- [EXERCISE]: In the material below, find every line with "Root" and pull it out.

- [SOURCE MATERIAL]:
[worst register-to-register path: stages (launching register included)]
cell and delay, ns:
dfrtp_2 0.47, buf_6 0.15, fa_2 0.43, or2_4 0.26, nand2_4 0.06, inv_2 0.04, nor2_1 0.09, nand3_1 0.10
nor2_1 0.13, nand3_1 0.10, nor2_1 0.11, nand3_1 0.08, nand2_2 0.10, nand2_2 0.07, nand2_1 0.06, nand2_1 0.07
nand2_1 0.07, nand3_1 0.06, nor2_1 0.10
**src/rtl/sha3_pkg.sv**
```systemverilog
// Shared SHA-3 definitions: variant codes, rate lookup, padding bytes,
// lane placement and the 1600-bit Keccak state type.
package sha3_pkg;

  typedef enum logic [1:0] {
    SHA3_224 = 2'd0,
    SHA3_256 = 2'd1,
    SHA3_384 = 2'd2,
    SHA3_512 = 2'd3
  } sha3_variant_e;

  typedef enum logic [1:0] {
    ST_FILL = 2'd0,
    ST_OUT  = 2'd1,
    ST_PAD  = 2'd2
  } absorb_state_e;

  typedef logic [4:0][4:0][63:0] keccak_state_t;

  localparam int STATE_BYTES = 200;
  localparam int STATE_LANES = 25;

  localparam logic [7:0] DOMAIN_PAD = 8'h06;
  localparam logic [7:0] FINAL_PAD  = 8'h80;

  // Rate in bytes: 1600 bits minus twice the digest length.
  function automatic logic [7:0] rateBytes(input sha3_variant_e variant);
    case (variant)
      SHA3_224: return 8'd144;
      SHA3_256: return 8'd136;
      SHA3_384: return 8'd104;
      default:  return 8'd72;
    endcase
  endfunction

  // Flat lane L lives at state[L % 5][L / 5].
  function automatic logic [2:0] laneX(input int lane);
    return 3'(lane % 5);
  endfunction

  function automatic logic [2:0] laneY(input int lane);
    return 3'(lane / 5);
  endfunction

endpackage

```
**src/rtl/sha3_pad_gen.sv**
```systemverilog
// Byte-enable and padding-byte masks for the 200-byte absorb buffer.
// The write window is [base, base+count); padding places the domain byte
// right after the last message byte and the final bit in the last rate byte,
// the two OR-ing together into 0x86 when they coincide.
module sha3_pad_gen
  import sha3_pkg::*;
(
  input  logic [7:0]                   i_base,
  input  logic [7:0]                   i_count,
  input  logic [7:0]                   i_rate,
  input  logic                         i_write,
  input  logic                         i_pad,
  output logic [STATE_BYTES-1:0]       o_byteEn,
  output logic [STATE_BYTES-1:0][7:0]  o_padBytes
);

  logic [7:0] w_end;
  logic [7:0] w_finalPos;

  assign w_end      = i_base + i_count;
  assign w_finalPos = i_rate - 8'd1;

  // Per-byte decode of the write window and the two padding positions.
  always_comb begin
    o_byteEn   = '0;
    o_padBytes = '0;
    for (int j = 0; j < STATE_BYTES; j++) begin
      o_byteEn[j] = i_write && (8'(j) >= i_base) && (8'(j) < w_end);
      if (i_pad && (8'(j) == w_end)) begin
        o_padBytes[j] = o_padBytes[j] | DOMAIN_PAD;
      end
      if (i_pad && (8'(j) == w_finalPos)) begin
        o_padBytes[j] = o_padBytes[j] | FINAL_PAD;
      end
    end
  end

endmodule

```
**src/rtl/sha3_absorb_pad.sv**
```systemverilog
// AXI-Stream front end of the SHA-3 core: packs message words into a
// rate-sized block, applies SHA-3 padding and offers each 1600-bit block
// to the permutation with a valid/ready handshake. Single buffer, so
// filling and offering never overlap.
module sha3_absorb_pad
  import sha3_pkg::*;
#(
  parameter int DATA_WIDTH = 16,
  parameter int KEEP_W     = DATA_WIDTH / 8
) (
  input  logic                  ACLK,
  input  logic                  ARESETN,
  input  logic [DATA_WIDTH-1:0] S_TDATA,
  input  logic [KEEP_W-1:0]     S_TKEEP,
  input  logic [1:0]            S_TUSER,
  input  logic                  S_TLAST,
  input  logic                  S_TVALID,
  output logic                  S_TREADY,
  output keccak_state_t         Block,
  output logic                  Block_valid,
  input  logic                  Block_ready,
  output logic                  Block_first,
  output logic                  Block_last,
  output logic [1:0]            Block_user
);

  absorb_state_e r_state;
  absorb_state_e w_nextState;

  logic [STATE_BYTES-1:0][7:0] r_buf;
  logic [7:0]                  r_n;
  logic                        r_first;
  logic                        r_last;
  logic                        r_padPending;
  logic                        r_inMsg;
  logic [1:0]                  r_user;

  logic                        w_accept;
  logic                        w_handshake;
  logic [1:0]                  w_rateVariant;
  logic [7:0]                  w_rate;
  logic [7:0]                  w_keepCount;
  logic [7:0]                  w_nNext;
  logic                        w_padNow;
  logic [7:0]                  w_genBase;
  logic [7:0]                  w_genCount;
  logic [STATE_BYTES-1:0]      w_byteEn;
  logic [STATE_BYTES-1:0][7:0] w_padBytes;
  logic [STATE_BYTES-1:0][7:0] w_mergedBuf;

  assign S_TREADY    = (r_state == ST_FILL);
  assign Block_valid = (r_state == ST_OUT);
  assign Block_first = (r_state == ST_OUT) && r_first;
  assign Block_last  = r_last;
  assign Block_user  = r_user;

  assign w_accept    = S_TVALID && (r_state == ST_FILL);
  assign w_handshake = (r_state == ST_OUT) && Block_ready;

  // The first beat of a message supplies the variant; afterwards the latch rules.
  assign w_rateVariant = ((r_state == ST_FILL) && !r_inMsg) ? S_TUSER : r_user;
  assign w_rate        = rateBytes(sha3_variant_e'(w_rateVariant));
  assign w_nNext       = r_n + w_keepCount;

  // Inline padding on a short last beat, or a pad-only block in PAD.
  assign w_padNow   = (w_accept && S_TLAST && (w_nNext < w_rate)) || (r_state == ST_PAD);
  assign w_genBase  = (r_state == ST_PAD) ? 8'd0 : r_n;
  assign w_genCount = (r_state == ST_PAD) ? 8'd0 : w_keepCount;

  // Count kept bytes; masks are contiguous-low so this is the byte length.
  always_comb begin
    w_keepCount = '0;
    for (int k = 0; k < KEEP_W; k++) begin
      w_keepCount = w_keepCount + 8'(S_TKEEP[k]);
    end
  end

  sha3_pad_gen u_padGen (
    .i_base     (w_genBase),
    .i_count    (w_genCount),
    .i_rate     (w_rate),
    .i_write    (w_accept),
    .i_pad      (w_padNow),
    .o_byteEn   (w_byteEn),
    .o_padBytes (w_padBytes)
  );

  // Beats always start on a word boundary, so buffer byte j takes word byte j % KEEP_W.
  always_comb begin
    w_mergedBuf = r_buf;
    for (int j = 0; j < STATE_BYTES; j++) begin
      if (w_byteEn[j]) begin
        w_mergedBuf[j] = S_TDATA[8*(j % KEEP_W) +: 8];
      end
      w_mergedBuf[j] = w_mergedBuf[j] | w_padBytes[j];
    end
  end

  // Flat buffer lanes laid out onto the [x][y] state grid.
  always_comb begin
    Block = '0;
    for (int l = 0; l < STATE_LANES; l++) begin
      Block[laneX(l)][laneY(l)] = r_buf[8*l +: 8];
    end
  end

  // FSM state register.
  always_ff @(posedge ACLK or negedge ARESETN) begin
    if (!ARESETN) begin
      r_state <= ST_FILL;
    end else begin
      r_state <= w_nextState;
    end
  end

  // FSM next-state: fill until a block is complete, offer it, optionally pad.
  always_comb begin
    w_nextState = r_state;
    case (r_state)
      ST_FILL: begin
        if (w_accept && (S_TLAST || (w_nNext == w_rate))) begin
          w_nextState = ST_OUT;
        end
      end
      ST_OUT: begin
        if (Block_ready) begin
          w_nextState = r_padPending ? ST_PAD : ST_FILL;
        end
      end
      ST_PAD:  w_nextState = ST_OUT;
      default: w_nextState = ST_FILL;
    endcase
  end

  // Buffer, byte count and message flags.
  always_ff @(posedge ACLK or negedge ARESETN) begin
    if (!ARESETN) begin
      r_buf        <= '0;
      r_n          <= '0;
      r_first      <= 1'b1;
      r_last       <= 1'b0;
      r_padPending <= 1'b0;
      r_inMsg      <= 1'b0;
      r_user       <= '0;
    end else begin
      case (r_state)
        ST_FILL: begin
          if (w_accept) begin
            r_buf   <= w_mergedBuf;
            r_n     <= w_nNext;
            r_inMsg <= !S_TLAST;
            if (!r_inMsg) begin
              r_user <= S_TUSER;
            end
            if (S_TLAST) begin
              if (w_nNext < w_rate) begin
                r_last <= 1'b1;
              end else begin
                r_padPending <= 1'b1;
              end
            end
          end
        end
        ST_OUT: begin
          if (w_handshake) begin
            r_buf   <= '0;
            r_n     <= '0;
            r_first <= !r_padPending && r_last;
            r_last  <= 1'b0;
          end
        end
        ST_PAD: begin
          r_buf        <= w_mergedBuf;
          r_last       <= 1'b1;
          r_padPending <= 1'b0;
        end
        default: ;
      endcase
    end
  end

endmodule

```
`config.mk`:
```
export PLATFORM = sky130hd
export DESIGN_NAME = gb_timer_flat
export DESIGN_NICKNAME = d
export VERILOG_FILES = /design/src/rtl/gb_timer_pkg.sv /design/src/rtl/gb_timer_if.sv /design/src/rtl/gb_timer_edge_sel.sv /design/src/rtl/gb_timer.sv /design/src/flat_wrapper.sv
export SDC_FILE = /design/constraint.sdc
export NUM_CORES = 1
export LEC_CHECK = 0
export ABC_AREA = 1
export BUFFER_PORTS_ARGS = -buffer_cell sky130_fd_sc_hd__buf_2
export CAP_MARGIN = 20
export CORE_ASPECT_RATIO = 2
export CORE_UTILIZATION = 40
export DETAILED_ROUTE_END_ITERATION = 10
export HOLD_SLACK_MARGIN = 0.02
export PLACE_DENSITY = 0.64
export SLEW_MARGIN = 20
export SYNTH_ARGS = -nofsm -noshare
export SYNTH_HDL_FRONTEND = slang
export SYNTH_HIERARCHICAL = 1
export SYNTH_SLANG_ARGS = --single-unit
```
`constraint.sdc`:
```
create_clock -name clk -period 3.4 [get_ports clk]
set_input_delay 0.34 -clock clk [delete_from_list [all_inputs] [get_ports clk]]
set_output_delay 0.34 -clock clk [all_outputs]
set_load 0.02 [all_outputs]
```
`src/rtl/gb_timer_pkg.sv`:
```
// Shared types and constants for the DMG DIV/TIMA/TMA/TAC timer.
package gb_timer_pkg;

  localparam int RELOAD_DELAY = 4;
  localparam int DLY_W = (RELOAD_DELAY > 2) ? $clog2(RELOAD_DELAY) : 1;

  typedef enum logic [1:0] {
    ADDR_DIV  = 2'b00,
    ADDR_TIMA = 2'b01,
    ADDR_TMA  = 2'b10,
    ADDR_TAC  = 2'b11
  } tmr_addr_e;

  typedef enum logic [1:0] {
    RUN    = 2'b00,
    WAIT   = 2'b01,
    RELOAD = 2'b10
  } tmr_state_e;

  localparam logic [3:0] TAC_TAP_00 = 4'd9;
  localparam logic [3:0] TAC_TAP_01 = 4'd3;
  localparam logic [3:0] TAC_TAP_10 = 4'd5;
  localparam logic [3:0] TAC_TAP_11 = 4'd7;

  localparam logic [7:0] TAC_READ_MASK = 8'hF8;

  function automatic logic [3:0] tac_tap(input logic [1:0] sel);
    logic [3:0] bit_idx;
    unique case (sel)
      2'b00:   bit_idx = TAC_TAP_00;
      2'b01:   bit_idx = TAC_TAP_01;
      2'b10:   bit_idx = TAC_TAP_10;
      default: bit_idx = TAC_TAP_11;
    endcase
    return bit_idx;
  endfunction

endpackage

```
`src/rtl/gb_timer_if.sv`:
```
// CPU-side register port of the timer (FF04-FF07).
interface gb_timer_if;
  logic       cs;
  logic       we;
  logic [1:0] addr;
  logic [7:0] wdata;
  logic [7:0] rdata;

  modport master (output cs, output we, output addr, output wdata, input rdata);
  modport slave  (input cs, input we, input addr, input wdata, output rdata);
endinterface

```
`src/rtl/gb_timer_edge_sel.sv`:
```
// Selects the TAC tap of the system counter and flags its falling edge,
// which is what clocks TIMA on the DMG.
module tmr_edge_sel
  import gb_timer_pkg::*;
(
  input  logic        clk,
  input  logic        rst,
  input  logic [15:0] sys_cnt,
  input  logic [2:0]  tac,
  output logic        tick_fall
);

  logic tick_in;
  logic tick_prev;

  assign tick_in   = sys_cnt[tac_tap(tac[1:0])] & tac[2];
  assign tick_fall = tick_prev & ~tick_in;

  always_ff @(posedge clk or negedge rst) begin
    if (!rst) begin
      tick_prev <= 1'b0;
    end else begin
      tick_prev <= tick_in;
    end
  end

endmodule

```
`src/rtl/gb_timer.sv`:
```
// DMG timer: DIV/TIMA/TMA/TAC register file with the delayed-reload
// overflow FSM that raises a one-clock timer interrupt request.
module gb_timer
  import gb_timer_pkg::*;
(
  input  logic       clk,
  input  logic       rst,
  gb_timer_if.slave  bus,
  output logic       timer_irq,
  output logic [7:0] div_out
);

  logic [15:0]      sys_cnt;
  logic [7:0]       tima;
  logic [7:0]       tma;
  logic [2:0]       tac;
  tmr_state_e       state;
  tmr_state_e       state_next;
  logic [DLY_W-1:0] dly_cnt;
  logic [DLY_W-1:0] dly_next;
  logic [7:0]       tima_next;
  logic [7:0]       rd_val;
  logic             tick_fall;
  logic             wr;
  logic             rd;
  logic             div_wr;
  logic             tima_wr;
  logic             tma_wr;
  logic             tac_wr;

  assign wr      = bus.cs & bus.we;
  assign rd      = bus.cs & ~bus.we;
  assign div_wr  = wr && (tmr_addr_e'(bus.addr) == ADDR_DIV);
  assign tima_wr = wr && (tmr_addr_e'(bus.addr) == ADDR_TIMA);
  assign tma_wr  = wr && (tmr_addr_e'(bus.addr) == ADDR_TMA);
  assign tac_wr  = wr && (tmr_addr_e'(bus.addr) == ADDR_TAC);

  assign div_out   = sys_cnt[15:8];
  assign timer_irq = (state == RELOAD);

  tmr_edge_sel u_edge_sel (
    .clk       (clk),
    .rst       (rst),
    .sys_cnt   (sys_cnt),
    .tac       (tac),
    .tick_fall (tick_fall)
  );

  // Overflow handling: TIMA sits at 00 while the reload is pending, and the
  // reload cycle takes TMA as it is being written on that same clock.
  always_comb begin
    state_next = state;
    dly_next   = dly_cnt;
    tima_next  = tima;
    unique case (state)
      RUN: begin
        if (tima_wr) begin
          tima_next = bus.wdata;
        end else if (tick_fall) begin
          if (tima == 8'hFF) begin
            tima_next  = 8'h00;
            state_next = WAIT;
            dly_next   = DLY_W'(RELOAD_DELAY - 1);
          end else begin
            tima_next = tima + 8'h01;
          end
        end
      end
      WAIT: begin
        if (tima_wr) begin
          tima_next  = bus.wdata;
          state_next = RUN;
        end else begin
          dly_next = dly_cnt - DLY_W'(1);
          if (dly_cnt <= DLY_W'(1)) begin
            state_next = RELOAD;
          end
        end
      end
      RELOAD: begin
        tima_next  = tma_wr ? bus.wdata : tma;
        state_next = RUN;
      end
      default: begin
        state_next = RUN;
      end
    endcase
  end

  always_ff @(posedge clk or negedge rst) begin
    if (!rst) begin
      state   <= RUN;
      dly_cnt <= '0;
      tima    <= 8'h00;
    end else begin
      state   <= state_next;
      dly_cnt <= dly_next;
      tima    <= tima_next;
    end
  end

  always_comb begin
    rd_val = 8'h00;
    unique case (tmr_addr_e'(bus.addr))
      ADDR_DIV:  rd_val = sys_cnt[15:8];
      ADDR_TIMA: rd_val = tima;
      ADDR_TMA:  rd_val = tma;
      default:   rd_val = TAC_READ_MASK | {5'b00000, tac};
    endcase
  end

  always_ff @(posedge clk or negedge rst) begin
    if (!rst) begin
      sys_cnt   <= 16'h0000;
      tma       <= 8'h00;
      tac       <= 3'b000;
      bus.rdata <= 8'h00;
    end else begin
      sys_cnt <= div_wr ? 16'h0000 : sys_cnt + 16'h0001;
      if (tma_wr) begin
        tma <= bus.wdata;
      end
      if (tac_wr) begin
        tac <= bus.wdata[2:0];
      end
      if (rd) begin
        bus.rdata <= rd_val;
      end
    end
  end

endmodule

```
`src/flat_wrapper.sv`:
```
// flat-port wrapper written by rule: the top's interface ports become plain ports
module gb_timer_flat import gb_timer_pkg::*;
  (clk, rst, timer_irq, div_out, bus_cs, bus_we, bus_addr, bus_wdata, bus_rdata);
  gb_timer_if bus_i ();
  input  logic clk;
  input  logic rst;
  output logic timer_irq;
  output logic [7:0] div_out;
  input wire logic [$bits(bus_i.cs)-1:0] bus_cs;
  input wire logic [$bits(bus_i.we)-1:0] bus_we;
  input wire logic [$bits(bus_i.addr)-1:0] bus_addr;
  input wire logic [$bits(bus_i.wdata)-1:0] bus_wdata;
  output wire logic [$bits(bus_i.rdata)-1:0] bus_rdata;
  assign bus_i.cs = bus_cs;
  assign bus_i.we = bus_we;
  assign bus_i.addr = bus_addr;
  assign bus_i.wdata = bus_wdata;
  assign bus_rdata = bus_i.rdata;
  gb_timer u_core (.clk(clk), .rst(rst), .bus(bus_i), .timer_irq(timer_irq), .div_out(div_out));
endmodule
```
==> summary.txt, run 1 <==
Clock network
  • Post-CTS Setup Bufs: 0
  • Post_cts resized: 0
  • H-tree levels: 2
  • Clock Latency Late Sink: 290 ps
  • CTS clk-pin slew, worst paths: 70 ps
  • Root Buffer: clkbuf_16
  • Max Buffers Root-to-Sink: 2
  • Hold-fix buffers at CTS: 0
  • Clk sink count: 48
  • TritonCTS clock tree: built
  • Num CTS Buffers: 5

Pwr
  • NetSw: 1.02 mW
  • LEAKAGE: 1.73 nW
  • Clk pwr share: 21.0%
  • Sw frac: 41.9%
  • Power per cell area: 722 nW/um2
  • Comb power frac: 41.9%
  • Flop pwr share: 37.1%
  • Peak supply drop: 0.490 mV
  • Internal power: 1.41 mW

Global route
  • GRT Total Usage: 21.2%
  • Met3 Use GR: 2.92%
  • First-pass GRT wire length: 12,800 um
  • Largest net degree at the start of global routing: 26
  • M2 GR Usage: 40.4%
  • M1 GR Usage: 20.7%
  • Gr busiest metal: met2
  • Vias in the first global route: 2,731
  • Total gr overflow: 0
  • Initial antenna violation count: 0

Synthesis
  • Unique masters post-synth: 41
  • Mux contribution to synthesized area: 0.372%
  • Mapped Cells: 424
  • Post-synthesis compound-gate area fraction: 10.6%
  • Async S/R FF share, synth: 100%
  • Largest family of logic cells by synthesized area: simple AND/OR/NAND/NOR gates
  • Primary FF master, synth: dfrtp_1
  • Simple-gate area share of the yosys netlist: 34.5%
  • Seq cells post-synth: 48
  • Post-synthesis instance area: 3030 um2
  • Number of synthesized flops with an enable pin: 0
  • Sequential element share of the synthesized area: 39.7%
  • Synth Area in Adders: 2.89%
  • Mean Syn Cell Area: 7.14 um2
  • Net Count, Synth: 445
  • Xor/xnor share of the synthesized area: 0.868%
  • Syn. warnings: 6

Routing
  • Vias/cell: 5.06
  • Initial drt markers: 194
  • Vias: 2,731
  • Pre-Repair DR Iteration Count: 4
  • Wire per inst: 14.6 um
  • Post-Route WL: 7900 um
  • Final ANT Viol Nets: 0
  • Drt drc: 0

Cells and area
  • Commonest non-fill, non-tap cell in the layout: nand2_1
  • Final instance count without filler cells: 540
  • Ant diodes: 0
  • Commonest cells after routing, fill and taps aside: nand2_1 (137), inv_1 (55), dfrtp_1 (48)
  • Area Growth Syn to Fin: 11.1%
  • Ratio of cells with drive above 1 in the final layout: 14.7%
  • Nets@finish: 469

Setup path
  • Worst r2r src: u_core/state[1]
  • CP Capture Type: register
  • Crit Path Class: register to register
  • Worst EP required: 3580 ps
  • Worst reg2reg path depth: 11
  • Arrival time worst endpoint: 2220 ps
  • Reg2reg setup slack: 1360 ps
  • R2r endpoint: u_core/tima[2]
  • Crit path launch: u_core/state[1]
  • Crit start category: register
  • Max Fanout on Critical Path: 13

Timing
  • Worst Skew: 8.72 ps
  • Hold WS: 38.1 ps
  • Setup violators final: 0
  • Slew at the pin closest to its max-slew limit: 572 ps
  • Final hold violation count: 0
  • Period utilization: 60.0%
  • RSZ-0062 raised after global routing: no
  • Slew Viols, Final: 0
  • Fin Setup TNS: 0 ps
  • Crit path time final: 2040 ps
  • Slew margin rel.: 61.9%
  • Fmax: 0.491 GHz

Floorplanning
  • I/O pins: 31
  • Die ar.: 7940 um2
  • # rows: 44
  • Core area: 7270 um2
  • Initial core utilization: 41.6%
  • DIE HEIGHT: 125 um
  • Die W: 63.5 um

Placement
  • Port bufs: 30
  • GP Congestion: 0.879
  • DP Wirelength: 6360 um
  • Inst Count DP: 533

Job
  • Max-cap violations: 0

Status
  • Status: finished clean

Hold path
  • Hold Path Class: primary input to async pin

- [FINISHED TASK]:
  • Root Buffer: clkbuf_16
  • Max Buffers Root-to-Sink: 2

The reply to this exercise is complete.